Peptide conformation studies: Triproline serves as a critical tool for investigating the intrinsic conformational preferences of proline-rich sequences. Its well-defined structure is frequently employed in spectroscopic analyses such as circular dichroism (CD) and nuclear magnetic resonance (NMR) to elucidate the properties of the polyproline II helix. By providing a minimal, yet representative, sequence for polyproline motifs, it enables researchers to dissect the role of consecutive prolines in dictating peptide backbone rigidity, hydration dynamics, and resistance to secondary structure formation commonly seen in other amino acid sequences.

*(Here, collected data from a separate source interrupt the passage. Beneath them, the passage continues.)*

This design comes from an exercise in tuning for small area, a short achievable clock period and few clock cycles per item on the open sky130 flow, not from production work.
RTL that was checked went through simulation tests only; none was proved equivalent to the original.
Power and IR drop assume default switching activity.

==> flow/design.v (excerpt) <==
module aud_ima_adpcm_stream_decoder_unit (
  input  wire logic        clk,
  input  wire logic        rst,
  input  wire logic        s_axis_tvalid,
  output logic             s_axis_tready,
  input  wire logic [7:0]  s_axis_tdata,    
  input  wire logic        s_axis_tlast,    
  output logic             m_axis_tvalid,
  input  wire logic        m_axis_tready,
  output logic [31:0]      m_axis_tdata,    
  output logic             m_axis_tlast     
);
  logic        adv, room, busy, push, push_last, emit, ld_idx, ld_pred;
  logic [7:0]  push_byte, hbyte;
  logic [15:0] hpair;
  logic [15:0] rate;
  logic signed [15:0] pred;
  assign adv = !m_axis_tvalid || m_axis_tready;
  aima_control u_ctrl (
    .clk(clk), .rst(rst),
    .in_valid(s_axis_tvalid), .in_ready(s_axis_tready),
    .in_byte(s_axis_tdata), .in_end(s_axis_tlast),
    .room(room), .busy(busy), .rate(rate),
    .push(push), .push_byte(push_byte), .push_last(push_last), .emit(emit),
    .ld_idx(ld_idx), .ld_pred(ld_pred), .hbyte(hbyte), .hpair(hpair)
  );
  aima_datapath u_dp (
    .clk(clk), .rst(rst), .adv(adv), .push(push), .push_byte(push_byte),
    .push_last(push_last), .emit(emit), .ld_idx(ld_idx), .ld_pred(ld_pred),
  ...
For scale: about 1,000 cells after synthesis, ~170 flip-flops, ~48 I/O pins, ~11,000 um2 of cells after synthesis.
Settings: LEC_CHECK=0, CAP_MARGIN=20, CORE_MARGIN=2, CORE_UTILIZATION=40, SETUP_SLACK_MARGIN=5, SLEW_MARGIN=20, TNS_END_PERCENT=5; clock period 11.0 ns.
standard.sh (not shown) runs the stock make flow with config.mk's settings and CLKGATE_MAP_FILE= SYNTH_SCRIPT=/design/flow/synth_recipe.tcl, a recipe that flattens the netlist after the stock synthesis.
==> flow/flow/run.sh <==
#!/bin/bash
# The standard layout, with: timing repair aiming for 7.75 ns of setup slack at
# the design's clock period; every port buffered with buf_2 (the standard
# flow's choice is a delay buffer); clock tree synthesis without dummy loads.
# config.mk's settings otherwise. ORFS's per-step logs stay under orfs/logs;
# make's own output goes to make_finish.log.
set -euo pipefail
bash standard.sh SETUP_SLACK_MARGIN=7.75 \
  BUFFER_PORTS_ARGS="-buffer_cell sky130_fd_sc_hd__buf_2" \
  CTS_ARGS="-sink_clustering_enable -repair_clock_nets -dont_use_dummy_load" \
  finish > make_finish.log 2>&1
The starting point finished clean.
Testbench counts at the start, summed over its fixed seeds: cycles 33,056, samples 31,880.
Change:
--- a/flow/flow/run.sh
+++ b/flow/flow/run.sh
@@ -1,3 +1,3 @@
 #!/bin/bash
-# The standard layout, with: timing repair aiming for 7.75 ns of setup slack at
+# The standard layout, with: timing repair aiming for 7.5 ns of setup slack at
 # the design's clock period; every port buffered with buf_2 (the standard
@@ -7,3 +7,3 @@
 set -euo pipefail
-bash standard.sh SETUP_SLACK_MARGIN=7.75 \
+bash standard.sh SETUP_SLACK_MARGIN=7.5 \
   BUFFER_PORTS_ARGS="-buffer_cell sky130_fd_sc_hd__buf_2" \
--- a/flow/config.mk
+++ b/flow/config.mk
@@ -9,3 +9,3 @@
 export CORE_MARGIN = 2
-export CORE_UTILIZATION = 40
+export CORE_UTILIZATION = 55
 export SETUP_SLACK_MARGIN = 5
The new run went through all stages and came out clean.
Die area drops by a quarter to a third.
Utilization climbs by 17 points.
Register-to-register slack is better by 50 ps.
Wire length drops by a few percent.
Design area drops slightly.
Global-route usage climbs by 5.8 points.
Change:
==> flow/flow/run.sh (replaced) <==
#!/bin/bash
set -euo pipefail
bash standard.sh SETUP_SLACK_MARGIN=7.5 \
  CTS_ARGS="-sink_clustering_enable -repair_clock_nets -dont_use_dummy_load" \
  finish > make_finish.log 2>&1
--- a/flow/config.mk
+++ b/flow/config.mk
@@ -9,3 +9,3 @@
 export CORE_MARGIN = 2
-export CORE_UTILIZATION = 55
+export CORE_UTILIZATION = 40
 export SETUP_SLACK_MARGIN = 5
Outcome: First-iteration DRC count rises by 6.1%; wire length rises by about 1.4%; critical path depth falls by 9; non-clock buffer count falls by 2; fmax falls by 2.2%; combinational power rises by 11%; die area rises by about 36%; via count is about the same; clock skew hardly moves.
Change:
==> flow/flow/run.sh (replaced) <==
#!/bin/bash
# The standard layout, with: timing repair aiming for 7.25 ns of setup slack at
# the design's clock period; every port buffered with buf_2 (the standard
# flow's choice is a delay buffer); clock tree synthesis without dummy loads.
# config.mk's settings otherwise. ORFS's per-step logs stay under orfs/logs;
# make's own output goes to make_finish.log.
set -euo pipefail
bash standard.sh SETUP_SLACK_MARGIN=7.25 \
  BUFFER_PORTS_ARGS="-buffer_cell sky130_fd_sc_hd__buf_2" \
  CTS_ARGS="-sink_clustering_enable -repair_clock_nets -dont_use_dummy_load" \
  finish > make_finish.log 2>&1
The changed run went through all stages and came out clean.
Total power is about the same.
Worst hold slack improved by 4.0 ps.
Via count fell slightly.
Global-route usage fell by 0.36 points.
Wire length barely changes.
First-iteration DRC count rose by a little under a tenth.
Setup slack got worse by 25 ps.
Utilization fell by 2.3 points.
Die area stays the same.
Change:
==> flow/flow/run.sh (replaced) <==
#!/bin/bash
# The standard layout, with: timing repair aiming for 7.5 ns of setup slack at
# the design's clock period; every port buffered with buf_1 (the standard
# flow's choice is a delay buffer); clock tree synthesis with clkbuf_8 and without dummy loads.
# config.mk's settings otherwise. ORFS's per-step logs stay under orfs/logs;
# make's own output goes to make_finish.log.
set -euo pipefail
bash standard.sh SETUP_SLACK_MARGIN=7.5 \
  BUFFER_PORTS_ARGS="-buffer_cell sky130_fd_sc_hd__buf_1" \
  CTS_ARGS="-sink_clustering_enable -repair_clock_nets -dont_use_dummy_load -buf_list sky130_fd_sc_hd__clkbuf_8" \
  finish > make_finish.log 2>&1
The changed run finished clean.
Final area went up by 0.34%.
Sequential power hardly moves.
Hold slack is better by 4.6 ps.
Utilization went up by 0.16 points.
Non-clock buffer count went up by 21.
Clock power went down by 31%.
Register-to-register slack is better by 40 ps.
Routed wire length went up by 0.57%.
Cell count went up by 1.5%.
Via count went up by 2.3%.
Change:
==> flow/flow/run.sh (replaced) <==
#!/bin/bash
set -euo pipefail
bash standard.sh SETUP_SLACK_MARGIN=7.25 \
  CTS_ARGS="-sink_clustering_enable -repair_clock_nets -dont_use_dummy_load" \
  finish > make_finish.log 2>&1
What happened: Cell count fell by 1.2%; global-route usage hardly moves; sequential cell count does not change; non-clock buffer count came out lower by 17; utilization grows by 0.69 points; sequential share of layout area decreases by 0.60 points.

---

aud_ima_adpcm_stream_decoder_unit, a different RTL version from the one above (not shown whole).
For scale: roughly 1100 cells after synthesis, about 48 I/O pins, ~11000 µm² of cells after synthesis.
Settings: LEC_CHECK=0, CAP_MARGIN=70, CORE_MARGIN=2, CORE_UTILIZATION=40, SETUP_SLACK_MARGIN=5, SLEW_MARGIN=70; clock period 11.0 ns.
==> flow/flow/run.sh <==
#!/bin/bash
set -euo pipefail
bash standard.sh SETUP_SLACK_MARGIN=7 \
  CTS_ARGS="-sink_clustering_enable -repair_clock_nets -dont_use_dummy_load" \
  finish > make_finish.log 2>&1
Testbench counts at the start, summed over its fixed seeds: cycles 33,056, samples 31,880.
Then changed:
==> flow/flow/run.sh (replaced) <==
#!/bin/bash
set -euo pipefail
bash standard.sh SETUP_SLACK_MARGIN=7 finish > make_finish.log 2>&1
Effect: Wire length stays flat. Flip-flop and latch count is unchanged. Final area goes up by 1.5%. Sequential share of layout area is lower by 0.58 points. Via count increases by 0.75%.
Then changed:
==> flow/flow/run.sh (replaced) <==
#!/bin/bash
set -euo pipefail
bash standard.sh SETUP_SLACK_MARGIN=8 finish > make_finish.log 2>&1
The new run ran to the end with no violations.
Total power goes up by a few percent.
Worst setup slack improved by 0.43 ns.
Cell area goes up by about a fifth.
Count of clock-buffer cells in the layout goes down by 1.
Then changed:
==> flow/flow/run.sh (replaced) <==
#!/bin/bash
set -euo pipefail
bash standard.sh SETUP_SLACK_MARGIN=7.5 finish > make_finish.log 2>&1
- CORE_UTILIZATION: 40 -> 65
- CTS_BUF_LIST: default -> sky130_fd_sc_hd__clkbuf_8
- CTS_CLUSTER_DIAMETER: default -> 60
- CTS_CLUSTER_SIZE: default -> 30
Outcome: The changed run finished clean; wire length falls by 1.2%; area after synthesis is unchanged; power falls by 7.3%; final cell count falls by 13%; sequential share of layout area rises by 3.1 points; register-to-register slack gets worse by 0.39 ns; setup slack gets worse by 0.39 ns; sequential power is about the same; global-route usage rises by 10 points; synthesized cell count is unchanged.
Then changed:
==> flow/flow/run.sh (replaced) <==
#!/bin/bash
set -euo pipefail
bash standard.sh SETUP_SLACK_MARGIN=7 \
  CTS_ARGS="-sink_clustering_enable -repair_clock_nets -dont_use_dummy_load" \
  finish > make_finish.log 2>&1
- CORE_UTILIZATION: 65 -> 60
- CTS_BUF_LIST: sky130_fd_sc_hd__clkbuf_8 -> default
- CTS_CLUSTER_DIAMETER: 60 -> default
- CTS_CLUSTER_SIZE: 30 -> default
Final area fell by 8.5%.
Count of clock-buffer cells in the layout does not change.
Routed wire length decreases by 15%.
Sequential power hardly moves.
Fmax drops by 2.2%.
Clock power climbs by about 1%.
Utilization goes down by 13 points.
Synthesized area stays the same.
Flip-flop and latch count is unchanged.
Then changed:
==> flow/flow/run.sh (replaced) <==
#!/bin/bash
set -euo pipefail
bash standard.sh SETUP_SLACK_MARGIN=6.5 finish > make_finish.log 2>&1
- CORE_UTILIZATION: 60 -> 40
Effect: Maximum frequency fell by a little under a tenth; worst setup slack is worse by 0.37 ns; final area rises slightly; register-to-register slack is worse by 0.37 ns; total power went up by roughly a tenth; synthesized cell count is unchanged; utilization fell by 22 points; area after synthesis stays the same.

---

Setup of xenon:
aud_ima_adpcm_stream_decoder_unit with an RTL version that a note above also has.
Size in the first run: about 1000 cells after synthesis, about 48 I/O pins, roughly 0.011 mm² of cells after synthesis.
export LEC_CHECK = 0
export CAP_MARGIN = 20
export CORE_MARGIN = 2
export CORE_UTILIZATION = 40
export SETUP_SLACK_MARGIN = 5
export SLEW_MARGIN = 20
export TNS_END_PERCENT = 5
create_clock -name core_clock -period 11.0 [get_ports {clk}]
==> flow/flow/run.sh <==
#!/bin/bash
# The standard layout, with: timing repair aiming for 7.25 ns of setup slack at
# the design's clock period; every port buffered with buf_4 (the standard
# flow's choice is a delay buffer); clock tree synthesis without dummy loads.
# config.mk's settings otherwise. ORFS's per-step logs stay under orfs/logs;
# make's own output goes to make_finish.log.
set -euo pipefail
bash standard.sh SETUP_SLACK_MARGIN=7.25 \
  BUFFER_PORTS_ARGS="-buffer_cell sky130_fd_sc_hd__buf_4" \
  CTS_ARGS="-sink_clustering_enable -repair_clock_nets -dont_use_dummy_load" \
  finish > make_finish.log 2>&1
xenon completed end to end with timing, DRC and antenna clean.
Testbench counts of xenon, summed over its fixed seeds: cycles 33,056, samples 31,880.
#### Input delta (ember over xenon)
==> flow/flow/run.sh <==
#!/bin/bash
# The standard layout, with: timing repair aiming for 7.5 ns of setup slack at
# the design's clock period; every port buffered with buf_2 (the standard
# flow's choice is a delay buffer); clock tree synthesis without dummy loads.
# config.mk's settings otherwise. ORFS's per-step logs stay under orfs/logs;
# make's own output goes to make_finish.log.
set -euo pipefail
bash standard.sh SETUP_SLACK_MARGIN=7.5 \
  BUFFER_PORTS_ARGS="-buffer_cell sky130_fd_sc_hd__buf_2" \
  CTS_ARGS="-sink_clustering_enable -repair_clock_nets -dont_use_dummy_load" \
  finish > make_finish.log 2>&1
## What came out
- ember vs xenon on design area: ember is the higher one.
- Going from xenon to ember, area growth from synthesis to final layout grows by 0.53 points.
- Measured against each other, xenon and ember differ in shortest clock period the worst path allows after layout, the higher figure coming from xenon.
- Timing startpoint of the critical path: u_dp.idx[0] -> xenon, u_dp.db[3] -> ember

Protein folding and stability research: The tripeptide is widely used in studies focused on the folding mechanisms and stability of proteins containing proline-rich regions. Due to the conformational constraints imposed by proline residues, triproline is valuable for modeling the effects of proline clusters on protein folding pathways, cis-trans isomerization of peptide bonds, and the formation of turns or kinks in polypeptide chains. Insights gained from such studies contribute to a deeper understanding of the structural determinants underlying protein architecture and the functional implications of proline-rich segments.
Peptide synthesis and method development: In the context of synthetic peptide chemistry, triproline is often utilized as a reference compound for optimizing solid-phase peptide synthesis protocols involving proline residues. Its unique side chain and cyclic structure can present challenges during coupling reactions and chain elongation, making it an ideal candidate for benchmarking the efficiency of protecting group strategies, coupling reagents, and resin choices. The use of this tripeptide aids in refining synthetic methodologies for the assembly of longer proline-rich peptides and proteins.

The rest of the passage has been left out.